===== config.mk =====
export PLATFORM = sky130hd
export DESIGN_NAME = halfbridge_monitor
export DESIGN_NICKNAME = d
export VERILOG_FILES = /design/src/rtl/halfbridge_monitor.sv
export SDC_FILE = /design/constraint.sdc
export NUM_CORES = 1
export LEC_CHECK = 0
export CAP_MARGIN = 20
export CORE_AREA = 5 5 89 91
export CTS_CLUSTER_DIAMETER = 150
export DETAILED_ROUTE_END_ITERATION = 8
export DIE_AREA = 0 0 94 96
export HOLD_SLACK_MARGIN = 0.1
export PLACE_DENSITY = 0.81
export SLEW_MARGIN = 20
export SYNTH_ARGS = -nofsm -noshare
export SYNTH_HDL_FRONTEND = slang
export SYNTH_SLANG_ARGS = --single-unit

===== constraint.sdc =====
create_clock -name clk -period 4.2 [get_ports clk]
set_input_delay 0.42 -clock clk [delete_from_list [all_inputs] [get_ports clk]]
set_output_delay 0.42 -clock clk [all_outputs]
set_load 0.02 [all_outputs]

....

### Task directions
An exact copy of every line from the one containing "export SYNTH_HDL_FRONTEND = slang" through the last line of the entries is required; please add nothing.

### Answer for the task
export SYNTH_HDL_FRONTEND = slang
export SYNTH_SLANG_ARGS = --single-unit

===== constraint.sdc =====
create_clock -name clk -period 4.2 [get_ports clk]
set_input_delay 0.42 -clock clk [delete_from_list [all_inputs] [get_ports clk]]
set_output_delay 0.42 -clock clk [all_outputs]
set_load 0.02 [all_outputs]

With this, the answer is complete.